TAMPA, Fla. — As tax-filing season gets underway this week, tax experts are warning if you made money off cryptocurrency last year, the IRS is coming for its share.

“They’ve estimated there is a trillion-dollar shortfall in taxes and crypto makes up a large part of that,” said Steve Ribble with Guardian Accounting Group in Tampa. “They are going after it because people are trying to circumvent paying income taxes in the U.S. on cryptocurrencies.”


What You Need To Know


As crypto investing has become more popular in recent years, the IRS launched Operation Hidden Treasure last year, and effort to pull records from major cryptocurrency brokerages.

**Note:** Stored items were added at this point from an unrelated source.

<file path="config.mk">
export PLATFORM = sky130hd
export DESIGN_NAME = wb_stage
export DESIGN_NICKNAME = d
export VERILOG_FILES = /design/src/rtl/wb_stage.sv
export SDC_FILE = /design/constraint.sdc
export NUM_CORES = 1
export LEC_CHECK = 0
export CAP_MARGIN = 20
export CORE_ASPECT_RATIO = 2
export CORE_MARGIN = 2
export CORE_UTILIZATION = 40
export DETAILED_ROUTE_END_ITERATION = 10
export HOLD_SLACK_MARGIN = 0.06
export PLACE_DENSITY = 0.81
export RECOVER_POWER = 100
export SLEW_MARGIN = 20
export SYNTH_ARGS = -nofsm -noshare
export SYNTH_HDL_FRONTEND = slang
export SYNTH_SLANG_ARGS = --single-unit
</file>
<file path="constraint.sdc">
create_clock -name clk -period 1.67 [get_ports clk]
set_clock_uncertainty 0.15 [all_clocks]
set_input_delay 0.2505 -clock clk [delete_from_list [all_inputs] [get_ports clk]]
set_output_delay 0.2505 -clock clk [all_outputs]
set_load 0.02 [all_outputs]
</file>
<file path="src/rtl/wb_stage.sv">
// Write-back stage: selects result source, registers one transaction, commits it to the register file and owns HI/LO.
// Optional forwarding outputs are compiled in when WB_BYPASS_EN is defined.
module wb_stage #(
  parameter int DATA_W   = 32,
  parameter int ADDR_W   = 5,
  parameter int LINK_REG = 31
) (
  input  logic              clk,
  input  logic              rst,
  input  logic              in_valid,
  output logic              in_ready,
  input  logic [2:0]        src_sel,
  input  logic [DATA_W-1:0] alu_result,
  input  logic [DATA_W-1:0] mem_dout,
  input  logic [DATA_W-1:0] pc_link,
  input  logic [ADDR_W-1:0] rd_addr,
  input  logic              reg_write,
  input  logic              hilo_we,
  input  logic [DATA_W-1:0] hi_in,
  input  logic [DATA_W-1:0] lo_in,
  input  logic              rf_stall,
  output logic              rf_we,
  output logic [ADDR_W-1:0] rf_waddr,
  output logic [DATA_W-1:0] rf_wdata,
`ifdef WB_BYPASS_EN
  output logic              fwd_valid,
  output logic [ADDR_W-1:0] fwd_addr,
  output logic [DATA_W-1:0] fwd_data,
`endif
  output logic [DATA_W-1:0] hi,
  output logic [DATA_W-1:0] lo,
  output logic              err_sel
);

  localparam logic [ADDR_W-1:0] LINK_A = ADDR_W'(LINK_REG);

  logic              r_vld_p1;
  logic              r_wflag_p1;
  logic [ADDR_W-1:0] r_waddr_p1;
  logic [DATA_W-1:0] r_wdata_p1;
  logic [DATA_W-1:0] r_hi;
  logic [DATA_W-1:0] r_lo;
  logic              r_err;

  logic              w_accept;
  logic              w_legal;
  logic [ADDR_W-1:0] w_waddr_p0;
  logic [DATA_W-1:0] w_wdata_p0;

  function automatic logic [DATA_W-1:0] sel_data(
    input logic [2:0]        sel,
    input logic [DATA_W-1:0] alu,
    input logic [DATA_W-1:0] mem,
    input logic [DATA_W-1:0] hiv,
    input logic [DATA_W-1:0] lov,
    input logic [DATA_W-1:0] link
  );
    logic [DATA_W-1:0] d;
    d = '0;
    case (sel)
      3'b000:  d = alu;
      3'b001:  d = mem;
      3'b010:  d = hiv;
      3'b011:  d = lov;
      3'b100:  d = link;
      default: d = '0;
    endcase
    return d;
  endfunction

  assign in_ready   = !r_vld_p1 || !rf_stall;
  assign w_accept   = in_valid && in_ready;
  assign w_legal    = (src_sel <= 3'b100);
  // HI/LO are read from the registers before this edge's own hilo_we update
  assign w_wdata_p0 = sel_data(src_sel, alu_result, mem_dout, r_hi, r_lo, pc_link);
  assign w_waddr_p0 = (src_sel == 3'b100 && rd_addr == '0) ? LINK_A : rd_addr;

  // ---- p0 -> p1 boundary ----
  always_ff @(posedge clk) begin
    if (rst) begin
      r_vld_p1   <= 1'b0;
      r_wflag_p1 <= 1'b0;
      r_waddr_p1 <= '0;
      r_wdata_p1 <= '0;
      r_hi       <= '0;
      r_lo       <= '0;
      r_err      <= 1'b0;
    end else begin
      if (w_accept) begin
        r_vld_p1   <= 1'b1;
        r_wflag_p1 <= reg_write && w_legal;
        r_waddr_p1 <= w_waddr_p0;
        r_wdata_p1 <= w_wdata_p0;
        if (hilo_we) begin
          r_hi <= hi_in;
          r_lo <= lo_in;
        end
        if (!w_legal) r_err <= 1'b1;
      end else if (!rf_stall) begin
        r_vld_p1 <= 1'b0;
      end
    end
  end

  assign rf_we    = r_vld_p1 && r_wflag_p1 && !rf_stall && (r_waddr_p1 != '0);
  assign rf_waddr = r_waddr_p1;
  assign rf_wdata = r_wdata_p1;
  assign hi       = r_hi;
  assign lo       = r_lo;
  assign err_sel  = r_err;

`ifdef WB_BYPASS_EN
  assign fwd_valid = r_vld_p1 && r_wflag_p1 && (r_waddr_p1 != '0);
  assign fwd_addr  = r_waddr_p1;
  assign fwd_data  = r_wdata_p1;
`endif

endmodule

</file>
**src/rtl/bridge_timer.sv**
```systemverilog
// Memory-mapped programmable down-counter for the bridge bus, with one-shot and auto-reload modes.
// Latency: register writes take effect at the write edge; DOut is combinational; IRQ is registered.
// Backpressure: none; every bus write is accepted in the cycle WE is high.
module bridge_timer #(
    parameter logic [31:0] CTRL_MASK = 32'h0000_000F,
    parameter int          CNT_W     = 32
) (
    input  logic        clk,
    input  logic        reset,
    input  logic [1:0]  Addr,
    input  logic        WE,
    input  logic [31:0] DIn,
    output logic [31:0] DOut,
    output logic        IRQ
);

    typedef enum logic [1:0] {
        IDLE = 2'd0,
        LOAD = 2'd1,
        CNT  = 2'd2,
        INT  = 2'd3
    } state_t;

    localparam logic [1:0] ADDR_CTRL   = 2'd0;
    localparam logic [1:0] ADDR_PRESET = 2'd1;
    localparam logic [1:0] ADDR_COUNT  = 2'd2;
    localparam logic [1:0] MODE_AUTO   = 2'b01;

    state_t             state_q, state_d;
    logic [31:0]        ctrl_q, ctrl_d;
    logic [CNT_W-1:0]   preset_q, preset_d;
    logic [CNT_W-1:0]   count_q, count_d;
    logic               flag_q, flag_d;
    logic               irq_q, irq_d;

    logic               en;
    logic               auto_mode;
    logic               flag_set;
    logic [31:0]        count_ext;
    logic [31:0]        preset_ext;

    assign en        = ctrl_q[0];
    assign auto_mode = (ctrl_q[2:1] == MODE_AUTO);

    // Next-state: FSM step first, then bus writes override CTRL/PRESET, and the FSM flag set beats a CTRL-write clear
    always_comb begin
        state_d  = state_q;
        ctrl_d   = ctrl_q;
        preset_d = preset_q;
        count_d  = count_q;
        flag_d   = flag_q;
        flag_set = 1'b0;

        case (state_q)
            IDLE: begin
                if (en) begin
                    state_d = LOAD;
                end
            end
            LOAD: begin
                if (!en) begin
                    state_d = IDLE;
                end else begin
                    count_d = preset_q;
                    state_d = CNT;
                end
            end
            CNT: begin
                if (!en) begin
                    state_d = IDLE;
                end else if (count_q > CNT_W'(1)) begin
                    count_d = count_q - CNT_W'(1);
                end else begin
                    // PRESET of 0 lands here too and saturates at 0 rather than wrapping
                    count_d  = '0;
                    flag_set = 1'b1;
                    state_d  = INT;
                end
            end
            INT: begin
                if (auto_mode) begin
                    flag_d  = 1'b0;
                    state_d = LOAD;
                end else begin
                    ctrl_d[0] = 1'b0;
                    state_d   = IDLE;
                end
            end
            default: begin
                state_d = IDLE;
            end
        endcase

        if (WE) begin
            case (Addr)
                ADDR_CTRL: begin
                    ctrl_d = DIn & CTRL_MASK;
                    flag_d = 1'b0;
                end
                ADDR_PRESET: begin
                    preset_d = DIn[CNT_W-1:0];
                end
                default: begin
                end
            endcase
        end

        if (flag_set) begin
            flag_d = 1'b1;
        end

        // IRQ is registered from next-state values so it rises together with entry into INT
        irq_d = flag_d & ctrl_d[3];
    end

    // State registers with synchronous active-low reset that overrides any bus write
    always_ff @(posedge clk) begin
        if (!reset) begin
            state_q  <= IDLE;
            ctrl_q   <= '0;
            preset_q <= '0;
            count_q  <= '0;
            flag_q   <= 1'b0;
            irq_q    <= 1'b0;
        end else begin
            state_q  <= state_d;
            ctrl_q   <= ctrl_d;
            preset_q <= preset_d;
            count_q  <= count_d;
            flag_q   <= flag_d;
            irq_q    <= irq_d;
        end
    end

    // Zero-extend the counter registers to the 32-bit read path
    always_comb begin
        count_ext              = '0;
        preset_ext             = '0;
        count_ext[CNT_W-1:0]   = count_q;
        preset_ext[CNT_W-1:0]  = preset_q;
    end

    // Read mux; the reserved address reads 0
    always_comb begin
        case (Addr)
            ADDR_CTRL:   DOut = ctrl_q;
            ADDR_PRESET: DOut = preset_ext;
            ADDR_COUNT:  DOut = count_ext;
            default:     DOut = 32'd0;
        endcase
    end

    assign IRQ = irq_q;

endmodule

```
`config.mk`:
```
export PLATFORM = sky130hd
export DESIGN_NAME = imem_loader_rom_flat
export DESIGN_NICKNAME = d
export VERILOG_FILES = /design/src/rtl/imem_loader_rom_if.sv /design/src/rtl/imem_loader_rom.sv /design/src/flat_wrapper.sv
export SDC_FILE = /design/constraint.sdc
export NUM_CORES = 2
export LEC_CHECK = 0
export ABC_AREA = 1
export CELL_PAD_IN_SITES_DETAIL_PLACEMENT = 1
export CELL_PAD_IN_SITES_GLOBAL_PLACEMENT = 2
export CORE_ASPECT_RATIO = 2
export CORE_MARGIN = 5
export CORE_UTILIZATION = 40
export DETAILED_ROUTE_END_ITERATION = 10
export PLACE_DENSITY = 0.83
export SLEW_MARGIN = 10
export SYNTH_ARGS = -nofsm -noshare
export SYNTH_HDL_FRONTEND = slang
export SYNTH_SLANG_ARGS = --single-unit
```
`constraint.sdc`:
```
create_clock -name clk -period 13.3 [get_ports clk]
set_input_delay 2.66 -clock clk [delete_from_list [all_inputs] [get_ports clk]]
set_output_delay 2.66 -clock clk [all_outputs]
set_load 0.01 [all_outputs]
```
[src/rtl/opsum_buffer.sv]
// opsum_buffer: collects one 16-bit psum per PE row per capture from the
// Reducer, pairs two consecutive captures per row into a 32-bit word and
// streams the words, row by row, to the GLB write port.
// Optional build macro: OPSUM_RELU_EN clamps each negative 16-bit output
// field to zero at the output mux. The stored slots are never modified.
module opsum_buffer #(
    parameter int ROW_NUM = 32,
    parameter int PSUM_W  = 16
) (
    input  logic                      clk,
    input  logic                      reset,
    input  logic                      cap_valid,
    output logic                      cap_ready,
    input  logic [ROW_NUM*PSUM_W-1:0] opsum_in,
    input  logic                      flush,
    input  logic [5:0]                row_en,
    output logic                      valid_op,
    input  logic                      ready_op,
    output logic [2*PSUM_W-1:0]       opsum_out,
    output logic                      drain_done,
    output logic [1:0]                state_dbg
);

    // Handshakes: a transfer happens on a rising edge where valid and ready
    // are both high. The producer keeps valid and its data stable until that
    // edge; ready may change freely. Input side: cap_valid/cap_ready with
    // opsum_in. Output side: valid_op/ready_op with opsum_out.

    localparam int          PTR_W     = (ROW_NUM > 1) ? $clog2(ROW_NUM) : 1;
    localparam logic [5:0]  ROW_NUM_L = 6'(ROW_NUM);

    typedef enum logic [1:0] {
        S_IDLE  = 2'd0,
        S_HALF  = 2'd1,
        S_DRAIN = 2'd2
    } state_t;

    state_t             state;
    state_t             state_nxt;
    logic [PSUM_W-1:0]  slot0 [ROW_NUM];
    logic [PSUM_W-1:0]  slot1 [ROW_NUM];
    logic [5:0]         rows_lat;
    logic [PTR_W-1:0]   row_ptr;

    logic               capture;
    logic               enter_drain;
    logic               last_row;
    logic               drain_exit;
    logic               handshake;
    logic [5:0]         rows_clamped;

    // Optional ReLU on one output field; the default build passes it through.
    function automatic logic [PSUM_W-1:0] out_field(input logic [PSUM_W-1:0] x);
`ifdef OPSUM_RELU_EN
        return x[PSUM_W-1] ? '0 : x;
`else
        return x;
`endif
    endfunction

    // Decoded control conditions shared by the FSM and the datapath.
    always_comb begin
        capture      = cap_valid && (state != S_DRAIN);
        enter_drain  = (state == S_HALF) && (cap_valid || flush);
        last_row     = (6'(row_ptr) == (rows_lat - 6'd1));
        handshake    = (state == S_DRAIN) && (rows_lat != 6'd0) && ready_op;
        drain_exit   = (state == S_DRAIN) &&
                       ((rows_lat == 6'd0) || (ready_op && last_row));
        rows_clamped = (row_en > ROW_NUM_L) ? ROW_NUM_L : row_en;
    end

    // State register; reset aborts any drain in progress.
    always_ff @(posedge clk or posedge reset) begin
        if (reset) begin
            state <= S_IDLE;
        end else begin
            state <= state_nxt;
        end
    end

    // Next-state logic: a capture in HALF wins over a simultaneous flush,
    // and a flush in IDLE is ignored.
    always_comb begin
        state_nxt = state;
        case (state)
            S_IDLE:  if (capture)     state_nxt = S_HALF;
            S_HALF:  if (enter_drain) state_nxt = S_DRAIN;
            S_DRAIN: if (drain_exit)  state_nxt = S_IDLE;
            default:                  state_nxt = S_IDLE;
        endcase
    end

    // Outputs decoded from the state register; words are zero outside DRAIN.
    always_comb begin
        cap_ready = (state != S_DRAIN);
        valid_op  = (state == S_DRAIN) && (rows_lat != 6'd0);
        opsum_out = '0;
        if (valid_op) begin
            opsum_out = {out_field(slot0[row_ptr]), out_field(slot1[row_ptr])};
        end
        state_dbg = state;
    end

    // Slot storage, latched row count, row pointer and the done pulse.
    always_ff @(posedge clk or posedge reset) begin
        if (reset) begin
            for (int r = 0; r < ROW_NUM; r++) begin
                slot0[r] <= '0;
                slot1[r] <= '0;
            end
            rows_lat   <= '0;
            row_ptr    <= '0;
            drain_done <= 1'b0;
        end else begin
            drain_done <= drain_exit;
            if ((state == S_IDLE) && capture) begin
                for (int r = 0; r < ROW_NUM; r++) begin
                    slot0[r] <= opsum_in[r*PSUM_W +: PSUM_W];
                end
            end
            if (enter_drain) begin
                // A flush without a capture closes the pair with zeros.
                for (int r = 0; r < ROW_NUM; r++) begin
                    slot1[r] <= cap_valid ? opsum_in[r*PSUM_W +: PSUM_W] : '0;
                end
                rows_lat <= rows_clamped;
                row_ptr  <= '0;
            end else if (drain_exit) begin
                row_ptr <= '0;
            end else if (handshake) begin
                row_ptr <= row_ptr + 1'b1;
            end
        end
    end

endmodule

[config.mk]
export PLATFORM = sky130hd
export DESIGN_NAME = opsum_buffer
export DESIGN_NICKNAME = d
export VERILOG_FILES = /design/src/rtl/opsum_buffer.sv
export SDC_FILE = /design/constraint.sdc
export NUM_CORES = 2
export LEC_CHECK = 0
export BUFFER_PORTS_ARGS = -buffer_cell sky130_fd_sc_hd__buf_2
export CAP_MARGIN = 15
export CORE_ASPECT_RATIO = 1.1
export CORE_UTILIZATION = 45
export DETAILED_ROUTE_END_ITERATION = 7
export PLACE_DENSITY = 0.67
export SKIP_LAST_GASP = 1
export SLEW_MARGIN = 30
export SYNTH_ARGS = -nofsm -noshare
export SYNTH_HDL_FRONTEND = slang
export SYNTH_SLANG_ARGS = --single-unit
[constraint.sdc]
create_clock -name clk -period 35 [get_ports clk]
set_clock_uncertainty 0.2 [all_clocks]
set_input_delay 3.5 -clock clk [delete_from_list [all_inputs] [get_ports clk]]
set_output_delay 3.5 -clock clk [all_outputs]
set_load 0.05 [all_outputs]
== Yosys cells after proc, flatten, opt, wreduce, memory -nomap -nowiden ==
Cells that the tools add are included.
Cells by class
  add/subtract/negate cells: 2
  magnitude comparators: 2
  eq/ne operators: 7
  mux-type cells: 47
  bitwise logic cells: 1
  reduce and logical (&&, ||, !) cells: 14
Operators with widths (count)
  2-to-1 mux 16 bit: 36
  binary-select mux 16 bit (select 5 bit): 2
  2-to-1 mux 32 bit: 1
  2-to-1 mux 5 bit: 3
  inequality test 2 bit (second input constant): 4
  logical AND 1 bit: 7
  equality test 5 x 6 -> 1 bit: 1
  greater-or-equal comparator 6 bit (second input constant): 1
  > comparator 6 bit (second input constant): 1
  logical NOT 6 bit: 1
  2-to-1 mux 2 bit: 3
  2-to-1 mux 6 bit: 1
  inverter 5 -> 6 bit: 1
  case mux 2 bit (3 select lines): 1
  nonzero test 6 bit: 1
  subtractor 6 x 1 -> 6 bit (second input constant): 1
  adder 5 x 1 -> 5 bit (second input constant): 1
  AND reduction 3 bit: 1
  nonzero test 3 bit: 1
  equality test 2 x 1 -> 1 bit (second input constant): 1
  equality test 2 bit (second input constant): 1
  logical NOT 2 bit: 1
  logical OR 1 bit: 2
Word-level totals
  register bits: 1038
  input port bits: 523
  output and inout port bits: 37
  logic and storage cells: 141

== Depth between registers and ports, before layout ==
  depth in word-level cells: 7
  mapped depth: 9
  depth with buffers taken out: 8

== Least setup slack after synthesis ==
OpenSTA, ideal clock, no wires.
  kind: register -> output
  start point: register state[1], in the netlist state_dbg[1]
  end point: output port opsum_out[30]
  data arrival time: 3.141 ns
  setup slack: 28.159 ns
  stages on the path, launching flop included: 5
  cell sequence: dfrtp_1 nand2b_1 a21o_1 clkbuf_1 nor4_1
Between the ends
  cells in the longest elaborated chain, start to end: 3
RTL lines
  start, declared: line 38  | state_t state;
  start signal, assigned: line 77  | state <= state_nxt;
  equality test 2 bit: line 96  | valid_op = (state == S_DRAIN) && (rows_lat != 6'd0);
  logical AND 1 bit: line 96
  2-to-1 mux 32 bit: line 98  | if (valid_op) begin
  end, declared: line 19  | output logic [2*PSUM_W-1:0] opsum_out,
Every way passes these cells.

== Final worst setup path ==
  start point: register row_ptr[0]
  end point: output port opsum_out[1]
Between the ends
  cells in the longest elaborated chain, start to end: 5
RTL lines
  start, declared: line 43  | logic [PTR_W-1:0] row_ptr;
  start signal, assigned: line 131  | row_ptr <= row_ptr + 1'b1;
  inverter 5 -> 6 bit (implied by the code): line 99  | opsum_out = {out_field(slot0[row_ptr]), out_field(slot1[row_ptr])};
  binary-select mux 16 bit (select 5 bit): line 99
  2-to-1 mux 16 bit (implied by the code) (2 in series): line 99
  2-to-1 mux 32 bit: line 98
Every way passes these cells. The select of a mux whose other input is x is not followed.

==> results.toml <==
[clocking]
cts_root_buffer = "clkbuf_16"
cts_setup_buffers = 0
cts_buffer_depth = 3
cts_max_level = 3
clk_pin_slew_ns = 0.07
ctsHoldBuffers = 0
cts_buffers = 107
clock_latency_ns = 0.69
tritoncts = "done"
cts_sinks = 1038
cts_resized = 0

[global_route]
grt_max_degree = 207
antenna_found_initial = 61
grt_pass1_wl_um = 217000
grt_util_all_layers_pct = 28.8
grt-ovfl-total = 0
grt_pass1_vias = 31161

[pwr]
ir_drop_uv = 49.4
powerDensity_nw_per_um2 = 97.8
p_total_uw = 5210
power_leakage_uw = 0.0232

[detailed_routing]
drt_iter0_markers = 3130
remaining_drc_errors = 2
routed_wl_um = 149000
avgViaCountPerCell = 6.30
ant_nets = 0
via_count = 30758
wire_per_inst_um = 30.5
drt_pass1_iterations = 7

[setup_path]
crit_type = "reg -> out"
r2r_slack_ns = 30.53
cp_max_fo = 37
crit_buf_inv = 3
crit_top_cell = "buf_4"
reg2regPathDepth = 9
cp-start-kind = "register"
crit_required_ns = 31.30
cp-end-kind = "output pin"
critPathTopFamily = "buffers and inverters"
worstPathCellList = "buf_4 -> buf_4 -> mux4_2 -> a22o_1 -> a2111oi_2 -> nor3_1 -> buf_2"
arrival_ns = 5.48
rr_startpoint = "state_dbg[1]$_DFFE_PP0P_"
timing.rr.end = "row_ptr[1]$_DFFE_PP0P_"
critPathMaxStageDelay_ns = 0.96
slowest_stage = "dfrtp_4"

[logic_synthesis]
syn_nets = 3545
syn_area_um2 = 45700
synth_cell_types = 44
synth_ff_type = "dfrtp_1"
synth.avg_cell_area_um2 = 15.1
seq_area_frac_synth_pct = 56.9
synthArstFlopShare_pct = 100
synth_edf_count = 0
yosys_warnings = 0
synth_cells = 3019
synth_seq_cells = 1038

[outcome]
violations = "DRC"
outcome = "complete, but fails checks"

[floorplan]
ios = 560
core_area_um2 = 101000
rows = 122
chipWidth_um = 306
start_util_pct = 45.4
die_h_um = 336
die-area_um2 = 103000

[final_layout]
finalInstanceArea_um2 = 53300
fill_cells = 8256
final_layout_size_suffix_gt1_share_pct = 43.7
multi_input_area_um2 = 18400
area_growth_pct = 16.8
instances_no_fill = 4884
fin_nets = 3994
seq_area_um2 = 26000

[hold_path]
hold_depth = 1
holdCritPathClass = "reg -> reg"
whs_endpoint = "slot1[399]$_DFFE_PP0P_"
hold_start = "slot1[399]$_DFFE_PP0P_"

[placed_design]
gp_congestion = 0.878
placed_cell_area_um2 = 49300
hpwl_um = 105000
io_buffers = 559
dp_cells = 4655

[sta]
fin_crit_sh_pct = 26.2
slew_headroom_pct = 32.0
period_minus_slack_ns = 9.18
fin_hold_ws_ns = 0.300
rsz0062_at_grt = "no"
drv_slew = 0
setup-tns-final_ns = 0
setup_viol = 0
hold_viol = 0
fmax_ghz = 0.109
worst_pin_slew_ns = 1.02

[flow_run]
max-cap-violations = 0
[area by class of cell]
type / count / area share, %
Antenna cell: 26 / 0.122
Inverter: 7 / 0.0728
Sequential cell: 1038 / 48.8
Timing Repair Buffer: 619 / 6.53
Tap cell: 1302 / 3.06
Clock inverter: 44 / 1.05
Clock buffer: 153 / 5.93
Multi-Input combinational cell: 1695 / 34.5
[sequential cells by signal, indices dropped and copies added (netlist names)]
name        count
drain_done      1
row_ptr         5
state_dbg       2
slot1         512
rows_lat        6
slot0         512
[cells in the mapped netlist, types with 12 or more instances]
library cell / n / share of area, %
a2111oi_0: 17 / 0.33
a211oi_1: 37 / 0.61
a22o_1: 560 / 11
buf_1: 14 / 0.12
buf_2: 67 / 0.73
buf_4: 12 / 0.20
buf_6: 23 / 0.57
clkbuf_1: 162 / 1.3
dfrtp_1: 1038 / 57
mux2_2: 543 / 13
mux2i_1: 120 / 2.6
mux4_2: 182 / 9.0
nor2_1: 23 / 0.19
nor2b_1: 13 / 0.18
nor3_1: 40 / 0.44
o21ai_0: 17 / 0.19
o221ai_1: 27 / 0.52
o22ai_1: 36 / 0.49
[report_power, final]
part           total (uW)  leakage, uW  internal, uW  switching [uW]
registers            2150       0.0128          1790             354
clock network        1210      0.00185           716             493
logic                1860      0.00855           964             892
total                5210       0.0232          3470            1740
[layer usage]
layer,global-route usage (%),wire (um),vias up
li1,-,-,12694
met1,40.6,63200,16421
met2,43.2,67400,1329
met3,6.85,11700,274
met4,11.4,6260,40
met5,0,261,-
[placed cells by master (no fill, tap or decap), drive strengths merged, types with 13 or more instances in the layout]
cell type	count
mux2i	120
o221ai	27
a2111oi	27
dfrtp	1038
mux4	182
o22ai	36
nor2b	13
o21ai	17
clkinv	24
mux2	543
a22o	560
buf	619
nor2	23
nor3	40
diode	26
a211oi	37
clkbuf	153
[metrics by stage]
stage,setup WS [ns],util (%)
6_report,25.82,53.0
2_1_floorplan,2.09,-
3_3_place_gp,26.50,49.0
3_5_place_dp,26.56,49.0
5_1_grt,25.63,53.0
4_1_cts,25.82,52.7
[cells by family after synthesis]
family | after synthesis | synth area share (%)
muxes | 845 | 25.0
and+or+nand+nor | 109 | 1.21
xor gates and xnor gates | 11 | 0.241
buffers and inverters | 286 | 3.01
AOI/OAI and AO/OA | 727 | 13.6
DFF | 1038 | 56.9
adders and majority gates | 3 | 0.0822
[worst max-delay path by stage]
stage / start / depth (start not counted) / slack [ns] / to
4_1_cts: row_ptr[0]$_DFFE_PP0P_ / 7 / 25.82 / opsum_out[1]
3_3_place_gp: row_ptr[0]$_DFFE_PP0P_ / 7 / 26.50 / opsum_out[6]
2_1_floorplan: reset / 1 / 2.09 / drain_done$_DFF_PP0_
3_5_place_dp: row_ptr[0]$_DFFE_PP0P_ / 7 / 26.56 / opsum_out[1]
6_report: row_ptr[0]$_DFFE_PP0P_ / 7 / 25.82 / opsum_out[1]
5_1_grt: row_ptr[0]$_DFFE_PP0P_ / 8 / 25.63 / opsum_out[25]
Power figures use the tool's default switching activity.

The companies deal in thousands of crypto trades and transactions every year, and if your name pops up in the records, the IRS is pouring over, it will be hard to hide.

Last year the IRS targeted two major crypto brokerages, and has sent requests to more this year.

Spectrum News talked to local crypto investor Ashley Butler who says although the IRS enforcement action may turn some away, it won’t deter investors like her that are long-haulers.

“The people who want to make the max gains aren’t going to be fearful of a tax code,” Butler said. “I don’t think it is going to take away their focus away from the opportunities of getting in to Solana earlier, or Ethereum earlier, or Bitcoin earlier.”

Butler says investors that are serious about crypto are welcoming the tax regulations because she says it will help legitimize the currency.

Cryptocurrencies are taxed differently than your weekly paycheck, so if you invested, traded, or made income off crypto in 2021, sitting down with a tax expert when you file could save you from an enforcement action from the IRS.